▸ **Brief**
For the entries below, state how many lines contain the word "emitted" and add nothing else.

▸ **Source data**
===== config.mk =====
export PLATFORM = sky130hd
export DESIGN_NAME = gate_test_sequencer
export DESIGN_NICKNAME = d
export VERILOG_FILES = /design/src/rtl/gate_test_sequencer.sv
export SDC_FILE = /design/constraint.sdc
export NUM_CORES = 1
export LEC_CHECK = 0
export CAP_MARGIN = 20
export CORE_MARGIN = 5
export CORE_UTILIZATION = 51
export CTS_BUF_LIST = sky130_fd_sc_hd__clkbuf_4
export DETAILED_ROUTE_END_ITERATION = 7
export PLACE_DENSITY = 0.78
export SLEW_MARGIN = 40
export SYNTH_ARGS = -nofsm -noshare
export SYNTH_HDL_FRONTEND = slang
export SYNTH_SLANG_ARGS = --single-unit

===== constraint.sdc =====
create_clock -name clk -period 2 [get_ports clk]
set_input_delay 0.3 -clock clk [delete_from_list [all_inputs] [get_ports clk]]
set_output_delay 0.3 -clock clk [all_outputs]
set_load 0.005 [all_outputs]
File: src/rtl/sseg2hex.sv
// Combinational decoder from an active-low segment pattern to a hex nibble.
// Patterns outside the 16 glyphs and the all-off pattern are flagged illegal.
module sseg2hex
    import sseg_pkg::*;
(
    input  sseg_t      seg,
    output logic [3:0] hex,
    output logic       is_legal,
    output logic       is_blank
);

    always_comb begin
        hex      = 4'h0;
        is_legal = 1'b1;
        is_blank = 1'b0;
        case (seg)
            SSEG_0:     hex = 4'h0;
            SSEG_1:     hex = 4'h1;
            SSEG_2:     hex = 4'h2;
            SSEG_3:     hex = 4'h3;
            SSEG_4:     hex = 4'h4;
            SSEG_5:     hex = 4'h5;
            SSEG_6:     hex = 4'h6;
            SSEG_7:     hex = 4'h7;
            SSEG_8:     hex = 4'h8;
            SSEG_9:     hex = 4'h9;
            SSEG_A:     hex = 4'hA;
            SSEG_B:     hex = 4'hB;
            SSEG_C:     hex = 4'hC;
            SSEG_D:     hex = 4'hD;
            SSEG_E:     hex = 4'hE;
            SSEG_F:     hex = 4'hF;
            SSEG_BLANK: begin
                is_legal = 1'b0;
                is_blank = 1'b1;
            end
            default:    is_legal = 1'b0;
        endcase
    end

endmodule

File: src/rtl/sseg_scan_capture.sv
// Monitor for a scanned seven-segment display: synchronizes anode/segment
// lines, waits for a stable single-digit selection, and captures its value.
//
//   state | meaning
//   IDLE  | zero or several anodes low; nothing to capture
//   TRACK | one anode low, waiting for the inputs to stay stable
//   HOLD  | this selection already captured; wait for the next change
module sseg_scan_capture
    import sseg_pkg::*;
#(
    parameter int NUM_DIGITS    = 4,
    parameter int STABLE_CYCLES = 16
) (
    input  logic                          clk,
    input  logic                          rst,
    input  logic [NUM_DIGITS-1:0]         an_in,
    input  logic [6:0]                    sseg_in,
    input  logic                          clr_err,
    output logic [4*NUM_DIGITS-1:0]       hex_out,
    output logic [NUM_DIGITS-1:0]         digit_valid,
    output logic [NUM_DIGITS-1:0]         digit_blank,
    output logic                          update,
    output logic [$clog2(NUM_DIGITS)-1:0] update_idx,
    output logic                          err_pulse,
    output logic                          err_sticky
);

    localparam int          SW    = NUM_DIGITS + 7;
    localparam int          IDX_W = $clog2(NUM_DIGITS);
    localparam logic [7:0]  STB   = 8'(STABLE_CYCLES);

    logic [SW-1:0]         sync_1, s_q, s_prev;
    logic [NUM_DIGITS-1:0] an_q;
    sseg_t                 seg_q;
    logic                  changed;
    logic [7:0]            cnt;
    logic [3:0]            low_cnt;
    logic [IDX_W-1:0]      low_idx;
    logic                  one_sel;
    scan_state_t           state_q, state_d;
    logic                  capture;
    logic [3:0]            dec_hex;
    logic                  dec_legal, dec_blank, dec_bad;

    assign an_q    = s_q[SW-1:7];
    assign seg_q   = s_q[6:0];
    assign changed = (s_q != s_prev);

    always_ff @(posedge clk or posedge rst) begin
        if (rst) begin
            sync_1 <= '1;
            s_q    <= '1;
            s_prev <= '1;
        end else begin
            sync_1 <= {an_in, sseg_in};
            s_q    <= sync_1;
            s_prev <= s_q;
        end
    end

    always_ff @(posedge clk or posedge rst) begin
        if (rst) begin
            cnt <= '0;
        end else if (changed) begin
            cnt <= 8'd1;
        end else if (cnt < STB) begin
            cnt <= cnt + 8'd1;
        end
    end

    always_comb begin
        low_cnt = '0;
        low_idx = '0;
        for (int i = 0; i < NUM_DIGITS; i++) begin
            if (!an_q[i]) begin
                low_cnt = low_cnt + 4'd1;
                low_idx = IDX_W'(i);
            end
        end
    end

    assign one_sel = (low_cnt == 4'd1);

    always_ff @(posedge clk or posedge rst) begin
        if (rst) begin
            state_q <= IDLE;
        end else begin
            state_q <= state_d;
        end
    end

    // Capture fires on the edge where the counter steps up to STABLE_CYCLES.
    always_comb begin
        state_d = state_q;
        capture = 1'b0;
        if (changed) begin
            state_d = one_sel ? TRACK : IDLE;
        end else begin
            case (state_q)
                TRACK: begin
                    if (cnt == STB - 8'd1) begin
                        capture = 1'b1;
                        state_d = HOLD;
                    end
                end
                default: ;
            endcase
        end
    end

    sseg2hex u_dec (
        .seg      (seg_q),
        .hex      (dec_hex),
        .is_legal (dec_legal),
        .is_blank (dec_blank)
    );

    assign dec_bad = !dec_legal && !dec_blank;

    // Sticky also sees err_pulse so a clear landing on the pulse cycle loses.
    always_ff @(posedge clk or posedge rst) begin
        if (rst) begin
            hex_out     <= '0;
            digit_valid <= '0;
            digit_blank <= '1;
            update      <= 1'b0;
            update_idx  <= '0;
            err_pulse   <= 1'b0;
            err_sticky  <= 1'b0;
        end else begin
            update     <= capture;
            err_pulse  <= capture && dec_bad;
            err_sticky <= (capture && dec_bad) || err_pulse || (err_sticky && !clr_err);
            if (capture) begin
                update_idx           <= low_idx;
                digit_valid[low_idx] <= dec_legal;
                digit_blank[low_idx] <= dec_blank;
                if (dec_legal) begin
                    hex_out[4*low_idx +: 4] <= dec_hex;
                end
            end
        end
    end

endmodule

==

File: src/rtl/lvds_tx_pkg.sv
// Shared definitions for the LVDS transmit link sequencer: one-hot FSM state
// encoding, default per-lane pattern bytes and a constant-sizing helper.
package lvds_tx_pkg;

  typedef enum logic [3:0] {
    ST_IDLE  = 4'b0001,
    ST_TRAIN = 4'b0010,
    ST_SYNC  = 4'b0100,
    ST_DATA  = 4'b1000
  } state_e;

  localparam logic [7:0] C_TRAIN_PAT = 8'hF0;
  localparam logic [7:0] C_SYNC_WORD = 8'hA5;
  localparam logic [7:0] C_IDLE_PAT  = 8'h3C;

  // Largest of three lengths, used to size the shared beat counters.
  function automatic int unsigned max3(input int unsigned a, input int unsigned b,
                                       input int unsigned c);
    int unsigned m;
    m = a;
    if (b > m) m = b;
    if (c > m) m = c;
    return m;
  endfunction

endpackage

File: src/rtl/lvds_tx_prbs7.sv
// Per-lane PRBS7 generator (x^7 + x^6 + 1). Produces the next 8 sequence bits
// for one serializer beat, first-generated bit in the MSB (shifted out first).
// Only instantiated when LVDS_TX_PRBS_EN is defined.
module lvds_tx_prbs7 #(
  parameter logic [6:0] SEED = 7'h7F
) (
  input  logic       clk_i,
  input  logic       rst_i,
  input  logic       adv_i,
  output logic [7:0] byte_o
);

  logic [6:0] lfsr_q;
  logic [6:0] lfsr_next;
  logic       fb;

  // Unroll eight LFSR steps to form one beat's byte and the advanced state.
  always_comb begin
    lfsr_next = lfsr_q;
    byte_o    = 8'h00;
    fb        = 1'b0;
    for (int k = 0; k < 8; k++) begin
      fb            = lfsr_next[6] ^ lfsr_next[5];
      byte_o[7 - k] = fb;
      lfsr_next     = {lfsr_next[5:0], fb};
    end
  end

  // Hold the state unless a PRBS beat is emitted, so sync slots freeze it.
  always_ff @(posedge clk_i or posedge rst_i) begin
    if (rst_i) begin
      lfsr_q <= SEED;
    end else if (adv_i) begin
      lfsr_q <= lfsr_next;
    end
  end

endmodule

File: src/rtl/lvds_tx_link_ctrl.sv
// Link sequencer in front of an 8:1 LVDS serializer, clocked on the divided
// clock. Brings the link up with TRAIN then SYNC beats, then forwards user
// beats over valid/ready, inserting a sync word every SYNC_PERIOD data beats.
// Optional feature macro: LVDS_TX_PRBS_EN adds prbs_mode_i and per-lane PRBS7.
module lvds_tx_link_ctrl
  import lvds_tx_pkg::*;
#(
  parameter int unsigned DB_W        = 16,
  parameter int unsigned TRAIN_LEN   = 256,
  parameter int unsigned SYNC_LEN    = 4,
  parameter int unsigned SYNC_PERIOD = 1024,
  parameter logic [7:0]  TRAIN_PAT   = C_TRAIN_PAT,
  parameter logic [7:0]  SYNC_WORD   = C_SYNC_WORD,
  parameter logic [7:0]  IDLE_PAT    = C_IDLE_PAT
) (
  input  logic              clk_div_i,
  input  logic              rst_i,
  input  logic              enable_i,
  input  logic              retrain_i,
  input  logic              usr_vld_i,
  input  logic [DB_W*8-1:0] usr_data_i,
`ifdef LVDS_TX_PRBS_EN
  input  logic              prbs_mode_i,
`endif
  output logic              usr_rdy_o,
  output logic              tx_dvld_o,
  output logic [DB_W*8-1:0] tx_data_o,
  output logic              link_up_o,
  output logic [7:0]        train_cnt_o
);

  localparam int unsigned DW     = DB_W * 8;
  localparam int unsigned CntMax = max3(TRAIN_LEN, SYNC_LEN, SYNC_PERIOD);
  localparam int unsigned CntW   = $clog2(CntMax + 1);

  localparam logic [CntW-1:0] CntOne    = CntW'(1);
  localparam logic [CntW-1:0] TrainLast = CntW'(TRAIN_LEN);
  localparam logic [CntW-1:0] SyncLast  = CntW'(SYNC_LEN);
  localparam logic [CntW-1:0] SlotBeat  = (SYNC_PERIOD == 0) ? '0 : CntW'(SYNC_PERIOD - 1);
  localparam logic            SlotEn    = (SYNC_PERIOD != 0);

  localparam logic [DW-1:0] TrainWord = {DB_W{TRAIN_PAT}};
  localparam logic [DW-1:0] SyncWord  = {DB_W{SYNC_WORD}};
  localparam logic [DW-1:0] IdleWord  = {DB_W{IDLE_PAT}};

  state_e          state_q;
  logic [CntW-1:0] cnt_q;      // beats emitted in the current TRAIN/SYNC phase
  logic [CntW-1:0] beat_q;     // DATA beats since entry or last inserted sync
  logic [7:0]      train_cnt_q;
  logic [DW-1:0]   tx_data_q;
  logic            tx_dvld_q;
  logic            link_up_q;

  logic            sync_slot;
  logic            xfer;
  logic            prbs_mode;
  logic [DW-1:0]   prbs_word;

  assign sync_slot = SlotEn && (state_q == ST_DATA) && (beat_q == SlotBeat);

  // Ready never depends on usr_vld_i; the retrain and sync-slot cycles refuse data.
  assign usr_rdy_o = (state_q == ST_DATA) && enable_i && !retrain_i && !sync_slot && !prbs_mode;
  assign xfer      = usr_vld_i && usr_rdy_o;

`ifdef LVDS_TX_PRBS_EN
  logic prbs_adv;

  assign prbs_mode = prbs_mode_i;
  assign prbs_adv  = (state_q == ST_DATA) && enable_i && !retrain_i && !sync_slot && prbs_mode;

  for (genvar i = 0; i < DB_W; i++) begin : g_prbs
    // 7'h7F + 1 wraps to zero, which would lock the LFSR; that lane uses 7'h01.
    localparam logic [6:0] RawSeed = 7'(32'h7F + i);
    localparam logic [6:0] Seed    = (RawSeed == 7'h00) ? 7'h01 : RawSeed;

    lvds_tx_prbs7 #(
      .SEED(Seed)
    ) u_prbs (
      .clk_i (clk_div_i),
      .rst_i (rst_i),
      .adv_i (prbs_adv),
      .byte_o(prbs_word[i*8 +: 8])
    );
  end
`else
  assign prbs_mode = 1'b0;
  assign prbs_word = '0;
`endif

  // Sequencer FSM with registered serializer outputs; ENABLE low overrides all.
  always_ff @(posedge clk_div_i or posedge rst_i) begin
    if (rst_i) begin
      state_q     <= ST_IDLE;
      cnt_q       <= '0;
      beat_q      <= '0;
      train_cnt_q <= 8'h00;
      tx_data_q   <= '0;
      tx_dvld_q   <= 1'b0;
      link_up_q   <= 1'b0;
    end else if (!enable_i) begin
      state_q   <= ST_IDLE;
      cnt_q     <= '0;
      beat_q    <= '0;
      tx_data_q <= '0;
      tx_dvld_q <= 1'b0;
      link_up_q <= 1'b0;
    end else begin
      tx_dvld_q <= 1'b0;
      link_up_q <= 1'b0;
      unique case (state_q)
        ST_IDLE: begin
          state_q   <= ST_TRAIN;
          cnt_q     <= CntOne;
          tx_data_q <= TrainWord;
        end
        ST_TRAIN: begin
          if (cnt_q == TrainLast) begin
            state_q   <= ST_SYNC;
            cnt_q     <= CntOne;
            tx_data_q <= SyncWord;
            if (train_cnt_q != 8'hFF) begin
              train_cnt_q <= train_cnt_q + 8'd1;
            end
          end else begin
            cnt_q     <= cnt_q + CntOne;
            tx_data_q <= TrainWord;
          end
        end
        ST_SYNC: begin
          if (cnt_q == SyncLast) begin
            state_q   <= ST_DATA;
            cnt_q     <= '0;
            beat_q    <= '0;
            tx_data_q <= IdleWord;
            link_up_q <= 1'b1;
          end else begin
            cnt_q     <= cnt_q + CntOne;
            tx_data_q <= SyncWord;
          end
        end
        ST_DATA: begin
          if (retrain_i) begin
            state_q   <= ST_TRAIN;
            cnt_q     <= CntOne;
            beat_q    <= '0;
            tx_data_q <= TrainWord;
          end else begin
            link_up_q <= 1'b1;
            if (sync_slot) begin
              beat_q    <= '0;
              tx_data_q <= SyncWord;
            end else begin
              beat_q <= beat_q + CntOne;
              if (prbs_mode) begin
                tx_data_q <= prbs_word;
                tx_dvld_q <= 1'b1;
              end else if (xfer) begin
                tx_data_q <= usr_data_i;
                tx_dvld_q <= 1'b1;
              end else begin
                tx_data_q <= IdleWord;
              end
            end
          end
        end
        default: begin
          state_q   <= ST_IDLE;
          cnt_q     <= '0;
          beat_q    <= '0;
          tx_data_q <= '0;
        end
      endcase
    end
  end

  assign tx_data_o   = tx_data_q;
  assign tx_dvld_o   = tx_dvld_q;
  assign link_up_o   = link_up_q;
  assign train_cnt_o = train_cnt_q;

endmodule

▸ **Task solution**
2